Seguramente, por eso, porque no hemos estado a la altura de sus circunstancias –que solo ellas han padecido- es que las siguen instrumentalizando de distintas maneras, a tal punto que algunos sectores con mezquina bellaquería movidos por intereses partidistas se atreven, incluso, a politizar sus tragedias, a jugar con ellas, hasta convertirlas en armas arrojadizas contra sus adversarios. Lamentable que también deban lidiar con la recua de falsos profetas que a punta de mentiras o medias verdades revictimizan a quienes dicen supuestamente defender. Su actitud de sepulcros blanqueados profundiza nuestra deuda con ellas. Mientras, sus muertos, sus desaparecidos, sus menores reclutados, sus seres amados abusados continúan ahí, ignorados.

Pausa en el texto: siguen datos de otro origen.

--- src/shared/rcc_pkg.sv ---
// package: constants and types for the redundancy control command unit
package rcc_pkg;
  // ==========================================================
  // clock and link timing
  localparam int unsigned CLK_HZ = 125_000_000;
  localparam int unsigned BAUD = 9600;
  localparam int unsigned BIT_CYC = CLK_HZ / BAUD;
  localparam int unsigned DATA_BITS = 7;
  localparam int unsigned DRIVE_TIMEOUT_MS = 50;
  localparam int unsigned DRIVE_CYC = (CLK_HZ / 1000) * DRIVE_TIMEOUT_MS;
  // ==========================================================
  // packet characters
  localparam logic [6:0] CH_REQ_START = 7'h3c;
  localparam logic [6:0] CH_RSP_START = 7'h3e;
  localparam logic [6:0] CH_ADDR_TAG = 7'h41;
  localparam logic [6:0] CH_CTRL = 7'h58;
  localparam logic [6:0] CH_SET_SW = 7'h4f;
  localparam logic [6:0] CH_UNMUTE = 7'h50;
  localparam logic [6:0] CH_MUTE = 7'h53;
  localparam logic [6:0] CH_ONE = 7'h31;
  localparam logic [6:0] CH_END = 7'h23;
  localparam logic [6:0] CH_ZERO = 7'h30;
  localparam logic [15:0] CK_BIAS = 16'h0020;
  localparam logic [15:0] CK_MOD = 16'h005f;
  localparam logic [4:0] ADDR_MAX = 5'h10;
  // ==========================================================
  // status byte fields
  localparam int unsigned RS_WG_ERR = 4;
  localparam int unsigned RS_WG_PRESENT = 3;
  localparam int unsigned RS_NBR_ALARM = 2;
  localparam int unsigned RS_STANDBY = 1;
  localparam int unsigned RS_REDUNDANT = 0;
  localparam int unsigned AS_MUTE = 7;
  localparam int unsigned AS_SUMMARY = 2;
  localparam logic [7:0] STAT_RST = 8'h00;
  // ==========================================================
  // types
  typedef struct packed {
    logic ok;         // stop bit and even parity good
    logic [6:0] data; // character
  } rcc_char_t;

  typedef struct packed {
    logic fault;   // summary alarm
    logic present; // unit fitted
    logic muted;   // unit muted
    logic drive;   // driving the switch
    logic setup;   // set-up handed over
  } rcc_peer_t;
endpackage

--- src/design/rcc_unit.sv ---
// design: serial control command interpreter with 1:1 redundancy logic
`timescale 1ns/1ps
// Contract
// - control byte X, then one action letter
// - X O 1 drives switch to put us online
// - X P leaves mute, powers amplifier
// - X S mutes, disables amplifier
// - control commands get no response packet
// - link is 9600 baud, 7 data, even, 1 stop
// - one unit online, other on dummy load
// - online fault signals standby, standby takes over
// - fault with partner faulted/absent: no switching
// - alarm, serial command or knob cause transfer
// - reinstalled unit gets set-up, then goes online
// - auto switching can be off; alarms still reported
// - auto switch only online faulted, other standby
// - forced switch puts receiving unit online
// - muted unit unavailable as standby
// - sensed switch position sets online/standby status
// - manual switch change clears mute on both
// - faulted unit placed online switches back
// - request packet framing and address range
// - response packet framing; the unit has no transmitter and sends no responses
// - checksum is sum16(b-0x20) mod 0x5f plus 0x20
// - status bit1 standby, bit0 redundant
module rcc_unit #(
  parameter int unsigned BIT_CYCLES = rcc_pkg::BIT_CYC,
  parameter int unsigned DRIVE_CYCLES = rcc_pkg::DRIVE_CYC
) (
  input wire logic mclk_i,                // 125 MHz clock
  input wire logic resetn_i,              // async reset, active low
  input wire logic rxd_i,                 // serial receive line, idle high
  input wire logic [4:0] own_addr_i,      // unit address 0..16
  input wire logic redundant_i,           // fitted in a redundant pair
  input wire logic auto_en_i,             // automatic switching enabled
  input wire logic fault_i,               // own summary alarm
  input wire logic [6:0] alarms_i,        // other own alarm bits
  input wire logic wg_present_i,          // switch fitted
  input wire logic wg_online_i,           // switch routes us to antenna
  input wire rcc_pkg::rcc_peer_t nbr_i,   // neighbour status
  output rcc_pkg::rcc_peer_t self_o,      // our status to neighbour
  output logic wg_drive_o,                // drive switch toward us
  output logic mute_o,                    // amplifier stages disabled
  output logic online_o,                  // we are online
  output logic [7:0] alarm_status_byte_o, // alarm status byte
  output logic [7:0] redundancy_status_byte_o // redundancy status byte
);
  // ==========================================================
  // serial receiver, 7 data bits plus even parity plus stop
  typedef enum logic [1:0] {
    RX_IDLE = 2'b00,
    RX_START = 2'b01,
    RX_BITS = 2'b10,
    RX_STOP = 2'b11
  } rcc_rx_state_t;

  rcc_rx_state_t rx_state_reg;
  logic [13:0] rx_cnt_reg;
  logic [3:0] rx_idx_reg;
  logic [7:0] rx_sh_reg;
  rcc_pkg::rcc_char_t rx_char_reg;
  logic rx_stb_reg;
  logic rx_tick;

  assign rx_tick = (rx_cnt_reg == 14'h0000);

  // bit timing: half a bit to centre of start, then one bit per sample
  always_ff @(posedge mclk_i or negedge resetn_i) begin
    if (!resetn_i) begin
      rx_state_reg <= RX_IDLE;
      rx_cnt_reg <= 14'h0000;
      rx_idx_reg <= 4'h0;
      rx_sh_reg <= 8'h00;
      rx_char_reg <= '0;
      rx_stb_reg <= 1'b0;
    end else begin
      rx_stb_reg <= 1'b0;
      if (!rx_tick) begin
        rx_cnt_reg <= rx_cnt_reg - 14'h0001;
      end
      unique case (rx_state_reg)
        RX_IDLE: begin
          if (!rxd_i) begin
            rx_state_reg <= RX_START;
            rx_cnt_reg <= 14'(BIT_CYCLES / 2 - 1);
          end
        end
        RX_START: begin
          if (rx_tick) begin
            // a glitch shorter than half a bit is not a start
            rx_state_reg <= rxd_i ? RX_IDLE : RX_BITS;
            rx_cnt_reg <= 14'(BIT_CYCLES - 1);
            rx_idx_reg <= 4'h0;
          end
        end
        RX_BITS: begin
          if (rx_tick) begin
            rx_sh_reg <= {rxd_i, rx_sh_reg[7:1]}; // lsb first
            rx_cnt_reg <= 14'(BIT_CYCLES - 1);
            rx_idx_reg <= rx_idx_reg + 4'h1;
            if (rx_idx_reg == 4'(rcc_pkg::DATA_BITS)) begin
              rx_state_reg <= RX_STOP;
            end
          end
        end
        RX_STOP: begin
          if (rx_tick) begin
            rx_char_reg.data <= rx_sh_reg[6:0];
            rx_char_reg.ok <= rxd_i && !(^rx_sh_reg);
            rx_stb_reg <= 1'b1;
            rx_state_reg <= RX_IDLE;
          end
        end
      endcase
    end
  end

  // ==========================================================
  // packet parser
  typedef enum logic [2:0] {
    PK_IDLE = 3'b000,
    PK_ADDR_HI = 3'b001,
    PK_ADDR_LO = 3'b010,
    PK_TAG = 3'b011,
    PK_CMD = 3'b100,
    PK_BODY = 3'b101,
    PK_CHECK = 3'b110
  } rcc_pk_state_t;

  rcc_pk_state_t pk_state_reg;
  logic [15:0] pk_sum_reg;
  logic [4:0] pk_addr_reg;
  logic pk_ctrl_reg;
  logic [1:0] pk_nbody_reg;
  logic [6:0] pk_letter_reg;
  logic [6:0] pk_param_reg;
  logic cmd_online_reg;
  logic cmd_unmute_reg;
  logic cmd_mute_reg;
  logic [6:0] c;
  logic [15:0] sum_add;
  logic [6:0] ck_expect;

  // checksum of everything up to and including the end mark
  function automatic logic [6:0] ck_of(input logic [15:0] s);
    logic [15:0] m;
    m = (s % rcc_pkg::CK_MOD) + rcc_pkg::CK_BIAS;
    return m[6:0];
  endfunction

  function automatic logic is_digit(input logic [6:0] d);
    return (d >= rcc_pkg::CH_ZERO) && (d <= rcc_pkg::CH_ZERO + 7'h09);
  endfunction

  assign c = rx_char_reg.data;
  assign sum_add = pk_sum_reg + {9'h000, c} - rcc_pkg::CK_BIAS;
  assign ck_expect = ck_of(pk_sum_reg);

  // framing; any bad character or a new start abandons the packet
  always_ff @(posedge mclk_i or negedge resetn_i) begin
    if (!resetn_i) begin
      pk_state_reg <= PK_IDLE;
      pk_sum_reg <= 16'h0000;
      pk_addr_reg <= 5'h00;
      pk_ctrl_reg <= 1'b0;
      pk_nbody_reg <= 2'h0;
      pk_letter_reg <= 7'h00;
      pk_param_reg <= 7'h00;
      cmd_online_reg <= 1'b0;
      cmd_unmute_reg <= 1'b0;
      cmd_mute_reg <= 1'b0;
    end else begin
      cmd_online_reg <= 1'b0;
      cmd_unmute_reg <= 1'b0;
      cmd_mute_reg <= 1'b0;
      if (rx_stb_reg) begin
        pk_sum_reg <= sum_add;
        if (!rx_char_reg.ok) begin
          pk_state_reg <= PK_IDLE;
        end else if (c == rcc_pkg::CH_REQ_START &&
                     pk_state_reg != PK_CHECK) begin // check byte may be '<'
          pk_state_reg <= PK_ADDR_HI;
          pk_sum_reg <= {9'h000, c} - rcc_pkg::CK_BIAS;
        end else begin
          unique case (pk_state_reg)
            PK_IDLE: pk_state_reg <= PK_IDLE;
            PK_ADDR_HI: begin
              pk_addr_reg <= (c == rcc_pkg::CH_ONE) ? 5'h0a : 5'h00;
              pk_state_reg <= (is_digit(c) && c <= rcc_pkg::CH_ONE) ?
                              PK_ADDR_LO : PK_IDLE;
            end
            PK_ADDR_LO: begin
              pk_addr_reg <= pk_addr_reg + 5'(c - rcc_pkg::CH_ZERO);
              pk_state_reg <= is_digit(c) ? PK_TAG : PK_IDLE;
            end
            PK_TAG: begin
              pk_state_reg <= (c == rcc_pkg::CH_ADDR_TAG) ? PK_CMD : PK_IDLE;
            end
            PK_CMD: begin
              pk_ctrl_reg <= (c == rcc_pkg::CH_CTRL);
              pk_nbody_reg <= 2'h0;
              pk_letter_reg <= 7'h00;
              pk_param_reg <= 7'h00;
              pk_state_reg <= PK_BODY;
            end
            PK_BODY: begin
              if (c == rcc_pkg::CH_END) begin
                pk_state_reg <= PK_CHECK;
              end else begin
                if (pk_nbody_reg == 2'h0) begin
                  pk_letter_reg <= c;
                end else if (pk_nbody_reg == 2'h1) begin
                  pk_param_reg <= c;
                end
                if (pk_nbody_reg != 2'h3) begin
                  pk_nbody_reg <= pk_nbody_reg + 2'h1;
                end
              end
            end
            PK_CHECK: begin
              pk_state_reg <= PK_IDLE;
              if (c == ck_expect && pk_addr_reg == own_addr_i &&
                  pk_addr_reg <= rcc_pkg::ADDR_MAX && pk_ctrl_reg) begin
                unique case (pk_letter_reg)
                  rcc_pkg::CH_SET_SW: begin
                    cmd_online_reg <= pk_param_reg == rcc_pkg::CH_ONE;
                  end
                  rcc_pkg::CH_UNMUTE: cmd_unmute_reg <= 1'b1;
                  rcc_pkg::CH_MUTE: cmd_mute_reg <= 1'b1;
                  default: cmd_online_reg <= 1'b0;
                endcase
              end
            end
            default: pk_state_reg <= PK_IDLE;
          endcase
        end
      end
    end
  end
  // the unit has no transmitter: control packets are never answered
  // and no response framing is ever put on the line

  // ==========================================================
  // redundancy logic
  logic online_reg;
  logic online_d_reg;
  logic mute_reg;
  logic drive_reg;
  logic [22:0] drive_cnt_reg;
  logic wg_err_reg;
  logic setup_reg;
  logic nbr_present_d_reg;
  logic manual_chg;
  logic take_over;

  // a position change that neither unit commanded came from the knob
  assign manual_chg = (wg_online_i != online_d_reg) && !drive_reg &&
                      !nbr_i.drive;
  // standby takes over a faulted online partner, or one that hands it set-up
  assign take_over = !online_reg && !fault_i && !mute_reg &&
                     redundant_i && nbr_i.present &&
                     ((auto_en_i && nbr_i.fault) ||
                      nbr_i.setup);

  // switch position sets the online flag in a pair; a standalone unit is always online
  always_ff @(posedge mclk_i or negedge resetn_i) begin
    if (!resetn_i) begin
      online_reg <= 1'b0;
      online_d_reg <= 1'b0;
    end else begin
      online_reg <= redundant_i ? wg_online_i : 1'b1;
      online_d_reg <= wg_online_i;
    end
  end

  // mute: command sets or clears, a knob turn clears it in a pair
  always_ff @(posedge mclk_i or negedge resetn_i) begin
    if (!resetn_i) begin
      mute_reg <= 1'b0;
    end else if (cmd_mute_reg) begin
      mute_reg <= 1'b1;
    end else if (cmd_unmute_reg || (manual_chg && redundant_i)) begin
      mute_reg <= 1'b0;
    end
  end

  // drive the switch toward us; only the gaining unit ever drives, and
  // a lone faulted survivor moves it only on an X O 1 command
  always_ff @(posedge mclk_i or negedge resetn_i) begin
    if (!resetn_i) begin
      drive_reg <= 1'b0;
      drive_cnt_reg <= 23'h000000;
      wg_err_reg <= 1'b0;
    end else if (drive_reg) begin
      if (wg_online_i) begin
        drive_reg <= 1'b0;
        wg_err_reg <= 1'b0;
      end else if (drive_cnt_reg == 23'h000000) begin
        drive_reg <= 1'b0; // give up: switch stuck or absent
        wg_err_reg <= 1'b1;
      end else begin
        drive_cnt_reg <= drive_cnt_reg - 23'h000001;
      end
    end else if (redundant_i && wg_present_i && !wg_online_i &&
                 (cmd_online_reg || take_over)) begin
      drive_reg <= 1'b1;
      drive_cnt_reg <= 23'(DRIVE_CYCLES - 1);
    end
  end

  // set-up for a reinstalled partner, held until it is online
  always_ff @(posedge mclk_i or negedge resetn_i) begin
    if (!resetn_i) begin
      setup_reg <= 1'b0;
      nbr_present_d_reg <= 1'b0;
    end else begin
      nbr_present_d_reg <= nbr_i.present;
      if (!nbr_i.present || !online_reg) begin
        setup_reg <= 1'b0;
      end else if (!nbr_present_d_reg) begin
        setup_reg <= 1'b1;
      end
    end
  end

  // outputs and status bytes; alarms reported in either mode
  always_ff @(posedge mclk_i or negedge resetn_i) begin
    if (!resetn_i) begin
      self_o <= '0;
      wg_drive_o <= 1'b0;
      mute_o <= 1'b0;
      online_o <= 1'b0;
      alarm_status_byte_o <= rcc_pkg::STAT_RST;
      redundancy_status_byte_o <= rcc_pkg::STAT_RST;
    end else begin
      self_o.fault <= fault_i;
      self_o.present <= 1'b1;
      self_o.muted <= mute_reg;
      self_o.drive <= drive_reg;
      self_o.setup <= setup_reg;
      wg_drive_o <= drive_reg;
      mute_o <= mute_reg;
      online_o <= online_reg;
      alarm_status_byte_o <= {mute_reg, alarms_i[6:3], fault_i,
                              alarms_i[1:0]};
      redundancy_status_byte_o <= {3'b000, wg_err_reg, wg_present_i,
                                   nbr_i.fault, !online_reg,
                                   redundant_i};
    end
  end
endmodule

--- config.mk ---
export PLATFORM = sky130hd
export DESIGN_NAME = rcc_unit
export DESIGN_NICKNAME = d
export VERILOG_FILES = /design/src/shared/rcc_pkg.sv /design/src/design/rcc_unit.sv
export SDC_FILE = /design/constraint.sdc
export NUM_CORES = 1
export LEC_CHECK = 0
export BUFFER_PORTS_ARGS = -buffer_cell sky130_fd_sc_hd__buf_2
export CORE_MARGIN = 10
export CORE_UTILIZATION = 55
export DETAILED_ROUTE_END_ITERATION = 10
export HOLD_SLACK_MARGIN = 0.05
export PLACE_DENSITY = 0.72
export RECOVER_POWER = 50
export SLEW_MARGIN = 25
export SYNTH_ARGS = -nofsm -noshare
export SYNTH_HDL_FRONTEND = slang
export SYNTH_SLANG_ARGS = --single-unit
--- constraint.sdc ---
create_clock -name mclk_i -period 11.4 [get_ports mclk_i]
set_clock_uncertainty 0.1 [all_clocks]
set_input_delay 1.14 -clock mclk_i [delete_from_list [all_inputs] [get_ports mclk_i]]
set_output_delay 1.14 -clock mclk_i [all_outputs]
set_load 0.03 [all_outputs]
[After elaboration in Yosys (flattened, before gate mapping)]
Cells that the tools add are included.
Storage, ports and cells
  flip-flop bits (word level): 130
  bits of input ports: 25
  output and inout bits: 24
  word-level logic and storage cells: 213
Operators by class
  add/sub/neg operators: 10
  divide/modulo/power cells: 1
  magnitude comparators: 4
  equal/unequal tests: 39
  muxes and demuxes: 70
  bitwise gates (word level): 1
  reductions and logical operators: 55
Operators by type and width (count)
  23-bit two-way mux: 4
  14-bit two-way mux: 3
  7-bit == test, second input constant: 5
  7-bit two-way mux: 5
  16-bit two-way mux: 2
  1-bit two-way mux: 31
  7-bit by 6-bit == test with 1-bit output, second input constant: 4
  14-bit one-hot mux with 2 select lines: 1
  7-bit one-hot mux with 2 select lines: 2
  2-bit != test, second input constant: 13
  23-bit logical NOT: 1
  23-bit by 1-bit subtractor with 23-bit output, second input constant: 1
  2-bit two-way mux: 10
  1-bit logical AND: 19
  16-bit by 7-bit adder with 16-bit output: 1
  16-bit by 7-bit remainder unit with 16-bit output, second input constant: 1
  16-bit by 6-bit subtractor with 16-bit output, second input constant: 1
  3-bit one-hot mux with 5 select lines: 1
  7-bit by 6-bit <= comparator with 1-bit output, second input constant: 2
  14-bit logical NOT: 1
  14-bit by 1-bit subtractor with 14-bit output, second input constant: 1
  3-bit two-way mux: 4
  4-bit two-way mux: 3
  6-bit AND reduction: 2
  other kinds (36): 62

[Longest topological paths before layout]
  word-level depth: 11
  gate-level depth with buffers: 43
  mapped depth without buffers: 38

[Least setup slack after synthesis]
OpenSTA, ideal clock, no wires.
  path kind: reg2reg
  start point: reg pk_sum_reg[8]
  end point: reg cmd_mute_reg
  setup time: 0.101 ns
  arrival: 9.572 ns
  required time: 11.199 ns
  path slack: 1.627 ns
  stages on the path, launching flop included: 41
  path buffers: 2
  period minus slack after synthesis: 9.773 ns
  cells stage by stage: dfrtp_1 -> inv_1 -> ha_1 -> and4b_1 -> and4_1 -> buf_4 -> o211ai_1 -> nand2_1 -> a311oi_4 -> mux2_2 -> o2111ai_1 -> nand2_1 -> o211ai_4 -> xnor2_2 -> a2111oi_4 -> nor3_2 -> or2_4 -> o41a_1 -> (+5 left out) -> a21oi_1 -> a21oi_1 -> ha_1 -> nand3_1 -> a2111oi_0 -> o211ai_1 -> a22oi_2 -> or2_1 -> buf_4 -> xnor2_1 -> ha_1 -> nand3_1 -> mux2i_1 -> a21oi_1 -> o21a_1 -> a21oi_1 -> xnor3_1 -> nor4_1
Between the ends
  longest elaborated chain between the ends: 11
Ends and longest elaborated chain
  start: declaration: RTL line rcc_unit.sv:131  | logic [15:0] pk_sum_reg;
  start signal: assignment: RTL line rcc_unit.sv:177  | pk_sum_reg <= sum_add;
  start signal: assignment: RTL line rcc_unit.sv:183  | pk_sum_reg <= {9'h000, c} - rcc_pkg::CK_BIAS;
  16-bit by 7-bit remainder unit with 16-bit output: RTL line rcc_unit.sv:147  | m = (s % rcc_pkg::CK_MOD) + rcc_pkg::CK_BIAS;
  7-bit by 6-bit adder with 7-bit output: RTL line rcc_unit.sv:147
  7-bit == test: RTL line rcc_unit.sv:222  | if (c == ck_expect && pk_addr_reg == own_addr_i &&
  1-bit logical AND (2 in a row): RTL line rcc_unit.sv:222
  1-bit logical AND: RTL line rcc_unit.sv:223  | pk_addr_reg <= rcc_pkg::ADDR_MAX && pk_ctrl_reg) begin
  1-bit two-way mux: RTL line rcc_unit.sv:222
  1-bit two-way mux: RTL line rcc_unit.sv:185  | unique case (pk_state_reg)
  1-bit two-way mux: RTL line rcc_unit.sv:180  | end else if (c == rcc_pkg::CH_REQ_START &&
  1-bit two-way mux: RTL line rcc_unit.sv:178  | if (!rx_char_reg.ok) begin
  1-bit two-way mux: RTL line rcc_unit.sv:176  | if (rx_stb_reg) begin
  end signal: assignment: RTL line rcc_unit.sv:171  | cmd_mute_reg <= 1'b0;
  end signal: assignment: RTL line rcc_unit.sv:175  | cmd_mute_reg <= 1'b0;
  end signal: assignment: RTL line rcc_unit.sv:229  | rcc_pkg::CH_MUTE: cmd_mute_reg <= 1'b1;
  end: declaration: RTL line rcc_unit.sv:139  | logic cmd_mute_reg;
Every way passes these cells.
A chain may end at the register's enable or synchronous reset.

[Worst setup path after layout]
  start point: reg pk_sum_reg[10]
  end point: reg cmd_mute_reg
Same word-level chain as after synthesis.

Y el resto del país, pues, como si nada, sin la menor intención de entenderlo, de mostrar sensibilidad o de hacer algo más que lamentar de dientes para fuera lo que les pasó o aún sucede.
Hasta que se anuncia que una escuela en lo recóndito de un municipio distante, San Vicente del Caguán, en Caquetá, recibirá el nombre de un sanguinario jefe guerrillero. Escandaloso. O que el exjefe paramilitar Salvatore Mancuso, designado gestor de paz por el Gobierno del Cambio, a quien ahora se pelean la JEP y Justicia y Paz, recobraría la libertad, pese a sus 75 mil crímenes. Incomprensible. Todavía las víctimas, que le reclaman verdad, tendrán que verlo acudir a la Casa de Nariño por invitación del jefe de Estado, a lo que el defensor de derechos humanos de Sucre, Juan David Díaz Chamorro, hijo de Edualdo Díaz, ex alcalde de El Roble, asesinado en 2003, le ha pedido al mandatario que también las convoque a dialogar y que, en todo caso, no hable en su nombre.
‘Sapos’ como estos y, aún peores, son los que se han tenido que tragar las víctimas en Colombia que, pese a tantas vanas promesas, continúan sin ver satisfecha su exigencia de justicia, no se diga de verdad. Conocerla es un derecho que les asiste, pero que se les ha negado de manera sistemática en la medida en que sus verdugos intentan justificar sus próximos muertos. En tanto, ellas, cansadas de la guerra como están, se mantienen en pie de lucha, dándonos lecciones de dignidad. Mea culpa por tanta indolencia. Arrepintámonos, más bien todos, porque lo que damos es vergüenza.